In this material, which lines include the string "above"? Show them.
··········
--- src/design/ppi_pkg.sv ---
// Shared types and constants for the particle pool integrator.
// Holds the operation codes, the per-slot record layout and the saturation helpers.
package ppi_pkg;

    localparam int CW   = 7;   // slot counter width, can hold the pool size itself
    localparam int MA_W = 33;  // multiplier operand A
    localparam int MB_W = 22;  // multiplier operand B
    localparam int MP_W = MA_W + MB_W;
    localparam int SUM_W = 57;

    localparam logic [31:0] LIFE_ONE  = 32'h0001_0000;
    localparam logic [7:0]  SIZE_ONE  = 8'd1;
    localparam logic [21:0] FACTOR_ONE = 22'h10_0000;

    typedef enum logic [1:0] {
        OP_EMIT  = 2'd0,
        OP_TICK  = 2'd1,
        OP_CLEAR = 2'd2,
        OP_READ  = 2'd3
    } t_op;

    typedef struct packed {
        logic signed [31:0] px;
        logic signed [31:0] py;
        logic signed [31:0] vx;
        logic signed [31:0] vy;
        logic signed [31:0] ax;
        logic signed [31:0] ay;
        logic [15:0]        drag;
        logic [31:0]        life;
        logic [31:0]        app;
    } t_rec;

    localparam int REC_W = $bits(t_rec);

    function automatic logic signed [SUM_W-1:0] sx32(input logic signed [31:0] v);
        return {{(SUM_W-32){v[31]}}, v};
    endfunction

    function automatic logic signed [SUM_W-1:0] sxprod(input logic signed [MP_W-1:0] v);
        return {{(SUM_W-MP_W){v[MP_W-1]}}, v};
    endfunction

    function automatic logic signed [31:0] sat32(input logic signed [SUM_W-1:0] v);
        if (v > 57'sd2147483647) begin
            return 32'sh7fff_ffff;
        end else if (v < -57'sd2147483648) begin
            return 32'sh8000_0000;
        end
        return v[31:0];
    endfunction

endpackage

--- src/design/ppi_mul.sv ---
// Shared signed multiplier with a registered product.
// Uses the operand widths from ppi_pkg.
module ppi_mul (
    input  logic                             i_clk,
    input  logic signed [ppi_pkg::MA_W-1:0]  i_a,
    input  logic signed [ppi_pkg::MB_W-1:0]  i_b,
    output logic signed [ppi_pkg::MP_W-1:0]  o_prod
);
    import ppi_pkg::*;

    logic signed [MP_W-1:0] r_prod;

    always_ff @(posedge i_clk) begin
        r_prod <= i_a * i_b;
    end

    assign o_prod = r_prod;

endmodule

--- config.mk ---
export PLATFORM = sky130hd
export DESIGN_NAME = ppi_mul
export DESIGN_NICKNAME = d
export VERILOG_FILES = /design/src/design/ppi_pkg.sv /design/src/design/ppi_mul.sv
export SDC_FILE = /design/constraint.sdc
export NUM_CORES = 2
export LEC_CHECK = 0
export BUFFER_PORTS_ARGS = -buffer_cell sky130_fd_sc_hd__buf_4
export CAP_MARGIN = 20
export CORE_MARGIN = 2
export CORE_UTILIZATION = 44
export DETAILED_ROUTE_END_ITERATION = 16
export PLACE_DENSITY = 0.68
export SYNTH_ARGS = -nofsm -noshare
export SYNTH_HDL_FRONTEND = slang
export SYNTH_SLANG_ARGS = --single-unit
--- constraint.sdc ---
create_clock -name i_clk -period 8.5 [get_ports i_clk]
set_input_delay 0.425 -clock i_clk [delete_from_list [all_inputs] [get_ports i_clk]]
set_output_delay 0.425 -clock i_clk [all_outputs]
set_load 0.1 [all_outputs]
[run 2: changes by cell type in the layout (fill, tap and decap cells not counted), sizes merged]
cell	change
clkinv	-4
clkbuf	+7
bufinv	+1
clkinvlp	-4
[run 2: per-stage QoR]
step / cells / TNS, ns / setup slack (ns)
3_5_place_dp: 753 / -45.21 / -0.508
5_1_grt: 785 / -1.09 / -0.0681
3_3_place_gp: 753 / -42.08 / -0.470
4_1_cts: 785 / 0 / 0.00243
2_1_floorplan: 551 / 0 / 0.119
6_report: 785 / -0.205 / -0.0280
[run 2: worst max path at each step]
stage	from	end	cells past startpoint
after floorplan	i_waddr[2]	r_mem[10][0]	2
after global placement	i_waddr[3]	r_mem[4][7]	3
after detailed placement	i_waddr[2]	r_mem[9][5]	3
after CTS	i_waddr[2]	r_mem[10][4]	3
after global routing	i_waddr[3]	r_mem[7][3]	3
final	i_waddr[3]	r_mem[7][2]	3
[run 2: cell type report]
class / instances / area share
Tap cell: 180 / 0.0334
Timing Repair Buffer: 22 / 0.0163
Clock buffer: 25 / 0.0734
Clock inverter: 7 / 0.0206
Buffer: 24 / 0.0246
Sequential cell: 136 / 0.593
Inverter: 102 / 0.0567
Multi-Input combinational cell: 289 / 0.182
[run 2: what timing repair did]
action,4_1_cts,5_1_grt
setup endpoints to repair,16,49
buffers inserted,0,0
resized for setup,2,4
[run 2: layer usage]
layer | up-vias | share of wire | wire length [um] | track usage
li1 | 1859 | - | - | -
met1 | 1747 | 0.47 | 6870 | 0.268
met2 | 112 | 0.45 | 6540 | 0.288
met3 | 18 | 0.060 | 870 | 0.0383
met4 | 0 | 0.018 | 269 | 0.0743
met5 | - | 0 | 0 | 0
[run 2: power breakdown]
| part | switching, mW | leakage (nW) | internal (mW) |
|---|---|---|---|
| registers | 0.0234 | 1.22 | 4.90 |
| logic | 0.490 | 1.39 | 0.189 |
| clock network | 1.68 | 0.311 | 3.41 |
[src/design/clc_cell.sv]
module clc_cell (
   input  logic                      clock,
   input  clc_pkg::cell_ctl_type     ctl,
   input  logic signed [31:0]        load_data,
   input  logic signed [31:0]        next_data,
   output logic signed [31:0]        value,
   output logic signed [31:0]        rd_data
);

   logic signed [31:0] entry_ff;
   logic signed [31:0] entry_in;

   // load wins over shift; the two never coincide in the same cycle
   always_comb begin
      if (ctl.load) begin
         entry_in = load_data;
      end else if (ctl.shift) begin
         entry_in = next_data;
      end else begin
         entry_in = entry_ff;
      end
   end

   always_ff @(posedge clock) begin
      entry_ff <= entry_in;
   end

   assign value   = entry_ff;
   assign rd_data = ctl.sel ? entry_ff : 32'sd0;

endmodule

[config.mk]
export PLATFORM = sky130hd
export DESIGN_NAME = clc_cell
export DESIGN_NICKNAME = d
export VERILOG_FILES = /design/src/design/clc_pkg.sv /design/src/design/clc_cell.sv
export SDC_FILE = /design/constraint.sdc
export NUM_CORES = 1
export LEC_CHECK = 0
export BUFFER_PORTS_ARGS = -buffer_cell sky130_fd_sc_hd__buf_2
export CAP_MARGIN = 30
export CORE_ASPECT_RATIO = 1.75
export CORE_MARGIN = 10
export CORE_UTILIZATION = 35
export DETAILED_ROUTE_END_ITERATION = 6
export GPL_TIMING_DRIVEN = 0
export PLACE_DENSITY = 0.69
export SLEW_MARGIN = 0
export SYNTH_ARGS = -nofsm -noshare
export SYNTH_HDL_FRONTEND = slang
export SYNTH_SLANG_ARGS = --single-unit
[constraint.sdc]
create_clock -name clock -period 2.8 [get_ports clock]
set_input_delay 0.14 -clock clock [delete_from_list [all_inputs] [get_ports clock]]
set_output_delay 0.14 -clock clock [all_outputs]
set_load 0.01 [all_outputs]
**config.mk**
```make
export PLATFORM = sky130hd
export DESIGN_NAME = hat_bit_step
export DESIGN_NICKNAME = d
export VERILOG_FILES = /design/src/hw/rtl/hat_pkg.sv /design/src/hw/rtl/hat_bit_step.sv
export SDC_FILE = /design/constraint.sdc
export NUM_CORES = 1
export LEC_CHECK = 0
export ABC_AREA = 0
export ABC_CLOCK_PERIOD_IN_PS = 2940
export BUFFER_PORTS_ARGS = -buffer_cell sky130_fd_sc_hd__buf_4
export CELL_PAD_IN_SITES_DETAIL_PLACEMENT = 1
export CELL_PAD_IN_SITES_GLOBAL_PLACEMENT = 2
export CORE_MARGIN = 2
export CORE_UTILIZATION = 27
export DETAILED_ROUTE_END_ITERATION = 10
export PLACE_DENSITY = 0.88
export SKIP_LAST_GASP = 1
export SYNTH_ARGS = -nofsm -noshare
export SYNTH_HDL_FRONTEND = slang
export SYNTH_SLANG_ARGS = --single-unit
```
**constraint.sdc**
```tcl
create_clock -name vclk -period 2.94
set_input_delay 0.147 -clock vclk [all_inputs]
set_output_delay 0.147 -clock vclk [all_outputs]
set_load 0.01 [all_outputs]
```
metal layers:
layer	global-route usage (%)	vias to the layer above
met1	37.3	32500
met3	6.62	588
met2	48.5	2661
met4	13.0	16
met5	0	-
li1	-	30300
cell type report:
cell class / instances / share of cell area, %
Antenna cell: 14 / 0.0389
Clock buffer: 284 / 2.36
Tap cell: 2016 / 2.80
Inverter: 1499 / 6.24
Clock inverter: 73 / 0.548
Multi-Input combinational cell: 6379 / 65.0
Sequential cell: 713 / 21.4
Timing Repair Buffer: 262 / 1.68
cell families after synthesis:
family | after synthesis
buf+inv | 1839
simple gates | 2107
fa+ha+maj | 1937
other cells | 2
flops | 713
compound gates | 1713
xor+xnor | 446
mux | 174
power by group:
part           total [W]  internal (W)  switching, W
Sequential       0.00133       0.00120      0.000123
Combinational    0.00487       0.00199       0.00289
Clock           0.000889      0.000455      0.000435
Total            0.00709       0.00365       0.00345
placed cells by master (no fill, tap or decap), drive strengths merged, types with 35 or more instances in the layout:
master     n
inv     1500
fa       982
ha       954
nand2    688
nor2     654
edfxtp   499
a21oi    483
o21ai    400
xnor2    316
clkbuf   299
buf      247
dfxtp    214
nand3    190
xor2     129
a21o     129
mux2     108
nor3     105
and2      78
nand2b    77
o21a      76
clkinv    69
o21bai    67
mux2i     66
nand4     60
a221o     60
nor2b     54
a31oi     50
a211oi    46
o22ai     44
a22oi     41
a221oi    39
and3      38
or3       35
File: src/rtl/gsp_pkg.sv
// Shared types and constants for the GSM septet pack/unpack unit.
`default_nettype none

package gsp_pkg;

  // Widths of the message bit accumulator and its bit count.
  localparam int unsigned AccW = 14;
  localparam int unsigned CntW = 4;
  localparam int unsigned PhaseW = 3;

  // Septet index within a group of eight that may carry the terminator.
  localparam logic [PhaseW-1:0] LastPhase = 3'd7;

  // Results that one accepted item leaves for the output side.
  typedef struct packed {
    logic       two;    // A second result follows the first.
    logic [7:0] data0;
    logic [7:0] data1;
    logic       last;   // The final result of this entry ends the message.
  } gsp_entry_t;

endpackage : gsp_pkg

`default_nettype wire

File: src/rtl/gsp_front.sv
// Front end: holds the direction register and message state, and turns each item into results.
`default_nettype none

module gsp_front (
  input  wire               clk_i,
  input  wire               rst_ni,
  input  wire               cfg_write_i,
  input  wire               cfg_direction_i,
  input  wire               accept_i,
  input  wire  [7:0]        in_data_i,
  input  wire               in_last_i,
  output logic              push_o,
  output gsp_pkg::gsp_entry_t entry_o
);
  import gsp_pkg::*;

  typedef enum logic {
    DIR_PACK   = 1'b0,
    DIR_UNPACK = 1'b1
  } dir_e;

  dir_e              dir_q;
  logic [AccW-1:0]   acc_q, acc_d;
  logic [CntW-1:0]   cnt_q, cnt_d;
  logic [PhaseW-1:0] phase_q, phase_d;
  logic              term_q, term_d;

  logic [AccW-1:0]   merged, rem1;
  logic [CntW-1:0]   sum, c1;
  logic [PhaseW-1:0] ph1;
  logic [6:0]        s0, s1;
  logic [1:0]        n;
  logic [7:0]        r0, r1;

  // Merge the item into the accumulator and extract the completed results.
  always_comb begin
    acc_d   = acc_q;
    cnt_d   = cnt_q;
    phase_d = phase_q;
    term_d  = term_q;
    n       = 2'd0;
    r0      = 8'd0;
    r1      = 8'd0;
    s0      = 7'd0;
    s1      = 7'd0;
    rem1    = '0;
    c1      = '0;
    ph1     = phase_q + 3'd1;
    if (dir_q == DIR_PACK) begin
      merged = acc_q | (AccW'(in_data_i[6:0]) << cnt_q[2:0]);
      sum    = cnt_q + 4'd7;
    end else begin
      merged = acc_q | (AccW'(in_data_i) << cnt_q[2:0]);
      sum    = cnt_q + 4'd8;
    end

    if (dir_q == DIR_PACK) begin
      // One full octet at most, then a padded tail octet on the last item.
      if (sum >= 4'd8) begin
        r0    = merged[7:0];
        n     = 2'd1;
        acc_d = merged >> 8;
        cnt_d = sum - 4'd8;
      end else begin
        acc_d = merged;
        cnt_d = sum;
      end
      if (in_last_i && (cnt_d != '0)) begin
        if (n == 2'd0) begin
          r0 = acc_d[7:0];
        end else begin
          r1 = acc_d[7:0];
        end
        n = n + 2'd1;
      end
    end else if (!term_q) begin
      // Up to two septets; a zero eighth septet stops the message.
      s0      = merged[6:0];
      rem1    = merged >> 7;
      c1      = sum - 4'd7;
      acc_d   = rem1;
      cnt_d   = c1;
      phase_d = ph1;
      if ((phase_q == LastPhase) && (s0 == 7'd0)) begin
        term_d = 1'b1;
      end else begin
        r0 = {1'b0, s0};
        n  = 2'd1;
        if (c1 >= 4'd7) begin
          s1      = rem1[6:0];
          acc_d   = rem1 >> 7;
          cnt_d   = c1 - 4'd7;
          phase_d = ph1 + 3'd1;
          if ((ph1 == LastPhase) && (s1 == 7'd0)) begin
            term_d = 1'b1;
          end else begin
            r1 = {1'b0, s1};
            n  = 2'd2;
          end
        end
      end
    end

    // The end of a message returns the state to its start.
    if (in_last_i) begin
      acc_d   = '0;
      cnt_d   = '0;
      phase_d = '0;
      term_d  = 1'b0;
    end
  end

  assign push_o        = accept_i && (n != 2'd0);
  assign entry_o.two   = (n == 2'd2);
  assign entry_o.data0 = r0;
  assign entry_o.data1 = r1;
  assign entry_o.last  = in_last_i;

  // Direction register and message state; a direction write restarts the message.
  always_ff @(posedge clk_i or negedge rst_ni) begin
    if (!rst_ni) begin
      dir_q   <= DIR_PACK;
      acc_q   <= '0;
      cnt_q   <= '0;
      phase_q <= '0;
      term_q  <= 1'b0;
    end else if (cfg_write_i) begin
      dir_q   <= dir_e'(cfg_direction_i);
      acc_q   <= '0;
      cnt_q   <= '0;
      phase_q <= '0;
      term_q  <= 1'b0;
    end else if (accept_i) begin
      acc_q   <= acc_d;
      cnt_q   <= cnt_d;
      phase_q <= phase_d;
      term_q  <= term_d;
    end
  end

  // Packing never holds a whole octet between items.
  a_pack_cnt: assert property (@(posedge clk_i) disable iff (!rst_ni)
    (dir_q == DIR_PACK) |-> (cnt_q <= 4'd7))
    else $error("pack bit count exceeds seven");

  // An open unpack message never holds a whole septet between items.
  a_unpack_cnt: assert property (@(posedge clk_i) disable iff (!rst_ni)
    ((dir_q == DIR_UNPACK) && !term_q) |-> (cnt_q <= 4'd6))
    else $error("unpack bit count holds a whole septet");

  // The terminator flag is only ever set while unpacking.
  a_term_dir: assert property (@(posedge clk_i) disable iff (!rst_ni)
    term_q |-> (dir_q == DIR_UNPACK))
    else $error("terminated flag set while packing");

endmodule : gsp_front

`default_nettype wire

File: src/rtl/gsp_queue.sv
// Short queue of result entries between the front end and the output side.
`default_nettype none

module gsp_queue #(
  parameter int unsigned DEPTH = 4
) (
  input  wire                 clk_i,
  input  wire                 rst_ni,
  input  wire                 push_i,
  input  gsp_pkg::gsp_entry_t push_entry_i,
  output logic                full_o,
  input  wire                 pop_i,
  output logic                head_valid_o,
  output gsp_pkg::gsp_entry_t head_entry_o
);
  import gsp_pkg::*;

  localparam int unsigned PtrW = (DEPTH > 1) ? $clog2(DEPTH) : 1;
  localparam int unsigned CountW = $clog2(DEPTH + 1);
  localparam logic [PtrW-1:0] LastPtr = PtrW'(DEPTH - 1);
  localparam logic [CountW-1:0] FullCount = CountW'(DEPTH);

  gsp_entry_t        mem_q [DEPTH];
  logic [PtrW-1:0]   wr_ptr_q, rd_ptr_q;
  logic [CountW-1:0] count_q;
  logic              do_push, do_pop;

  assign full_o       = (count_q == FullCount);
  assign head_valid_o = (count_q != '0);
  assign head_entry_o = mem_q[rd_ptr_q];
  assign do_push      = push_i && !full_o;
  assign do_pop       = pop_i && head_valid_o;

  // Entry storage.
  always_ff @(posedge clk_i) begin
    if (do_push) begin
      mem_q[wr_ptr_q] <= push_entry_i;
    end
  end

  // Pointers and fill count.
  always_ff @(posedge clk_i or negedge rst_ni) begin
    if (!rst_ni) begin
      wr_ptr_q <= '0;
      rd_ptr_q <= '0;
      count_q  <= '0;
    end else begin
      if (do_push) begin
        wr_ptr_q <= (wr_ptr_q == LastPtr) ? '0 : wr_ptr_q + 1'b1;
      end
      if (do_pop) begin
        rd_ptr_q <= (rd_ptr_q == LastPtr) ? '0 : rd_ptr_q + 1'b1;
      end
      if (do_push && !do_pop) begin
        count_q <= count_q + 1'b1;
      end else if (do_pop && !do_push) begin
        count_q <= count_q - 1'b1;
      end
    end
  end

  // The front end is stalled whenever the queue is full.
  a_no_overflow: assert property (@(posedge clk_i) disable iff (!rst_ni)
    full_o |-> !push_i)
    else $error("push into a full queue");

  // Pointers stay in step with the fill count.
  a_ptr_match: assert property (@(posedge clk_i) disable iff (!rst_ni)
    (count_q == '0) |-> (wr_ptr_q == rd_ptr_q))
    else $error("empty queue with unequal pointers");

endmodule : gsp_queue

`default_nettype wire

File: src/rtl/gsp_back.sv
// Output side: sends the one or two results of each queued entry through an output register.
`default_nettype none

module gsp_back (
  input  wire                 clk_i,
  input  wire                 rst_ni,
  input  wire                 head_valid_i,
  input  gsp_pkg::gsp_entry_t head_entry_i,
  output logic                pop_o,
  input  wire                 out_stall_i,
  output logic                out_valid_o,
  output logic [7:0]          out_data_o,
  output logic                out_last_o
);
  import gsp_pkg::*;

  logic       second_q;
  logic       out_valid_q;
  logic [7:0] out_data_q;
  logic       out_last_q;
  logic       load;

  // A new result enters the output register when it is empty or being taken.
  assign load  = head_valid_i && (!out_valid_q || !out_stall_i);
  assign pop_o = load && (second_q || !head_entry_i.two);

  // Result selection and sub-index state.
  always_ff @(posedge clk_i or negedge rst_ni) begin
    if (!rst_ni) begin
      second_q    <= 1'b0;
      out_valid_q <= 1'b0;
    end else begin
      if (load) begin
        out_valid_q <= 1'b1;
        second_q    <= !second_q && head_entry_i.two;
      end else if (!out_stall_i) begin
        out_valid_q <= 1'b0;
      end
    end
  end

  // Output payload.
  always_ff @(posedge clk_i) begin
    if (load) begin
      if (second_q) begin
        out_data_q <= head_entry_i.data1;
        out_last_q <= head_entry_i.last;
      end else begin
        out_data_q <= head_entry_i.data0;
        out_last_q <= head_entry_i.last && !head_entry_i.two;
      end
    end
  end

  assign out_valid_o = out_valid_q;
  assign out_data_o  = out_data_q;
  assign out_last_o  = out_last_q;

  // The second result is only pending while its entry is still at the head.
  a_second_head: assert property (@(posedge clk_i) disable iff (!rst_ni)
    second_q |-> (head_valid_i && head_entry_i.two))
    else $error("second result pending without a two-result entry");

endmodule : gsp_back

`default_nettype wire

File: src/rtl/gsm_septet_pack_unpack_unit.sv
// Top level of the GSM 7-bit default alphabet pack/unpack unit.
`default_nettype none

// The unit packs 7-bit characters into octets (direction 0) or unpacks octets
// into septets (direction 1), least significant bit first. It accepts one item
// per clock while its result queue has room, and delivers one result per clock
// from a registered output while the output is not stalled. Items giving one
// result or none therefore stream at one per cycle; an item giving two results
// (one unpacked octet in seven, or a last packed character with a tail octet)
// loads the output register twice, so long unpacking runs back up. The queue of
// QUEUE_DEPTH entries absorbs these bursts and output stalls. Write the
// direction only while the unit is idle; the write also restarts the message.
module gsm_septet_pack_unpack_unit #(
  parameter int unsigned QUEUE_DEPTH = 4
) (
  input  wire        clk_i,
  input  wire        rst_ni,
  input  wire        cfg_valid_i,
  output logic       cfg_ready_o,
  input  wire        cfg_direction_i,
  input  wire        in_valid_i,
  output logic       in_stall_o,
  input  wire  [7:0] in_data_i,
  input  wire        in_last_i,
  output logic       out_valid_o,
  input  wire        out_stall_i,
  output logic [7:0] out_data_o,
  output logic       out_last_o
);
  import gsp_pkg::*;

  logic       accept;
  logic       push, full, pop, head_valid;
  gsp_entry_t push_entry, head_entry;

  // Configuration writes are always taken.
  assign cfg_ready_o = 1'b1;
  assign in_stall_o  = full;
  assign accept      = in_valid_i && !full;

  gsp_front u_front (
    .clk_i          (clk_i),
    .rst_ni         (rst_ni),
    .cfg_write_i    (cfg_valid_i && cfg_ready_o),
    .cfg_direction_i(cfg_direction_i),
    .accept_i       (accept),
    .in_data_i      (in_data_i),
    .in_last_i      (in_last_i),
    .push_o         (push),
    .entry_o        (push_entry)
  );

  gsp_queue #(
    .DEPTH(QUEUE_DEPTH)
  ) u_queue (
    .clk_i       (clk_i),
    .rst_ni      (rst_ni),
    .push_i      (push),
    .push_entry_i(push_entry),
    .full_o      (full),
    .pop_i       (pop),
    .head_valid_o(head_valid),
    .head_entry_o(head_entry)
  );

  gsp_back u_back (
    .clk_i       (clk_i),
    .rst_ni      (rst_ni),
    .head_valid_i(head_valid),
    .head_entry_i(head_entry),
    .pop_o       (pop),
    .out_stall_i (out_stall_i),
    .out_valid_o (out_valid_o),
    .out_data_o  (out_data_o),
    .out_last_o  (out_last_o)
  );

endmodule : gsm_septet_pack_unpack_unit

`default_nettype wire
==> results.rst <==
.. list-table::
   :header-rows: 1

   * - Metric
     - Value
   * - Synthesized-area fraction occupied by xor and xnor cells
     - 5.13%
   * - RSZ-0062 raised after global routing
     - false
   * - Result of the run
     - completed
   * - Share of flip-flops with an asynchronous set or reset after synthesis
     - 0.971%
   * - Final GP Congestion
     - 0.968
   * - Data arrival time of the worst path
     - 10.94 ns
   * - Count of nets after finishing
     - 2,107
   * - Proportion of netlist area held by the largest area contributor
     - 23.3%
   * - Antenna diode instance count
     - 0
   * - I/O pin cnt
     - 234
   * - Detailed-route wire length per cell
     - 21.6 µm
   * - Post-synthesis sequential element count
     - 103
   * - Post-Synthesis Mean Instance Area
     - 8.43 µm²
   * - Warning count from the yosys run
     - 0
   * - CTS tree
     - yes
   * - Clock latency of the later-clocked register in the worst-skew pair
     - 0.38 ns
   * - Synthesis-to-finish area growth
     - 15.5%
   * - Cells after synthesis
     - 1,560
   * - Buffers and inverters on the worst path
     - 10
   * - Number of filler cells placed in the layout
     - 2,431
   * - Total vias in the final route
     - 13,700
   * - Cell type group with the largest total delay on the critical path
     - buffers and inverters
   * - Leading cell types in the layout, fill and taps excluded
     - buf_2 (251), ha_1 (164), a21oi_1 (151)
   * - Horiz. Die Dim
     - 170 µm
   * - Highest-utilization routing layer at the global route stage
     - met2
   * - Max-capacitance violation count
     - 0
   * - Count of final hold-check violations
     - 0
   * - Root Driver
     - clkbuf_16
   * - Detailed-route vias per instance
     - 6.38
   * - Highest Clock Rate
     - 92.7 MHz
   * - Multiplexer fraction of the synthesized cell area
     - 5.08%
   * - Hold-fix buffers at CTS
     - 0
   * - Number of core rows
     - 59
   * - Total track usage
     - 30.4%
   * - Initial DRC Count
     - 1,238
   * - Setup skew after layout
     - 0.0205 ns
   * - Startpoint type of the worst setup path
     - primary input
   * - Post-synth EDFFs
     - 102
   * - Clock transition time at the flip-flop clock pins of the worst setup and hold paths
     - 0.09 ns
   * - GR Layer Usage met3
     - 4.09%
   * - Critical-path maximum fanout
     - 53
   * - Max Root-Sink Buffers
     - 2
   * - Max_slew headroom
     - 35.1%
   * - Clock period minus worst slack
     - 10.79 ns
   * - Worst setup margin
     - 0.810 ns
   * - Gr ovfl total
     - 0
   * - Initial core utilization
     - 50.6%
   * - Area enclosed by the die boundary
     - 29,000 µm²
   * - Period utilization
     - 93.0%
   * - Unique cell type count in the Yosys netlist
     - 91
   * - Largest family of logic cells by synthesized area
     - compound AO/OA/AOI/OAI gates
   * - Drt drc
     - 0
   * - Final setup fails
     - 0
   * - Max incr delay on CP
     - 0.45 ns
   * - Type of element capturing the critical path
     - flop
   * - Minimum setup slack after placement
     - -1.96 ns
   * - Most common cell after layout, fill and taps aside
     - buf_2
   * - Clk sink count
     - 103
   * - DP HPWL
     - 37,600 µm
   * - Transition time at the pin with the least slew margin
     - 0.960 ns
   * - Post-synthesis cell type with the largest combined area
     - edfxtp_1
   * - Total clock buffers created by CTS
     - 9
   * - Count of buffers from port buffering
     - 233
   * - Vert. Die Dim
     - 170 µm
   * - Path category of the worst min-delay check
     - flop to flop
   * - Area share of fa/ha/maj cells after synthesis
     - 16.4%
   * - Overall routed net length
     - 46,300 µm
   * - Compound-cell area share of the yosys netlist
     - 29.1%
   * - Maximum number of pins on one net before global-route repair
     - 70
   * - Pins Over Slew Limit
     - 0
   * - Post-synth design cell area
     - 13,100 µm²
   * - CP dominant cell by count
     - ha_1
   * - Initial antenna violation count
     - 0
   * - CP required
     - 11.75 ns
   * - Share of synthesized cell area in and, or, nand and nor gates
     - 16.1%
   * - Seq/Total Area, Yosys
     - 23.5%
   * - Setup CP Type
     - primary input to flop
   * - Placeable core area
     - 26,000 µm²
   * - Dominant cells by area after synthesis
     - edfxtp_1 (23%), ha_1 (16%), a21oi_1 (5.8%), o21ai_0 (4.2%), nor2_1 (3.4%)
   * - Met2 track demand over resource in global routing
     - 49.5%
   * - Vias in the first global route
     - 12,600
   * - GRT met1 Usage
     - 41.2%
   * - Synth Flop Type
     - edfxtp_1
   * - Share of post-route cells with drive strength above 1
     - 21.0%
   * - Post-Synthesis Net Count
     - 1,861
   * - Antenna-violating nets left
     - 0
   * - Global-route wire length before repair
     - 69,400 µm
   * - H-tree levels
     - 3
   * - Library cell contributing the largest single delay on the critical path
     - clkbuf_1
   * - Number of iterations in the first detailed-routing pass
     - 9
··········
EXERCISE RESPONSE:
layer	global-route usage (%)	vias to the layer above
   * - Share of post-route cells with drive strength above 1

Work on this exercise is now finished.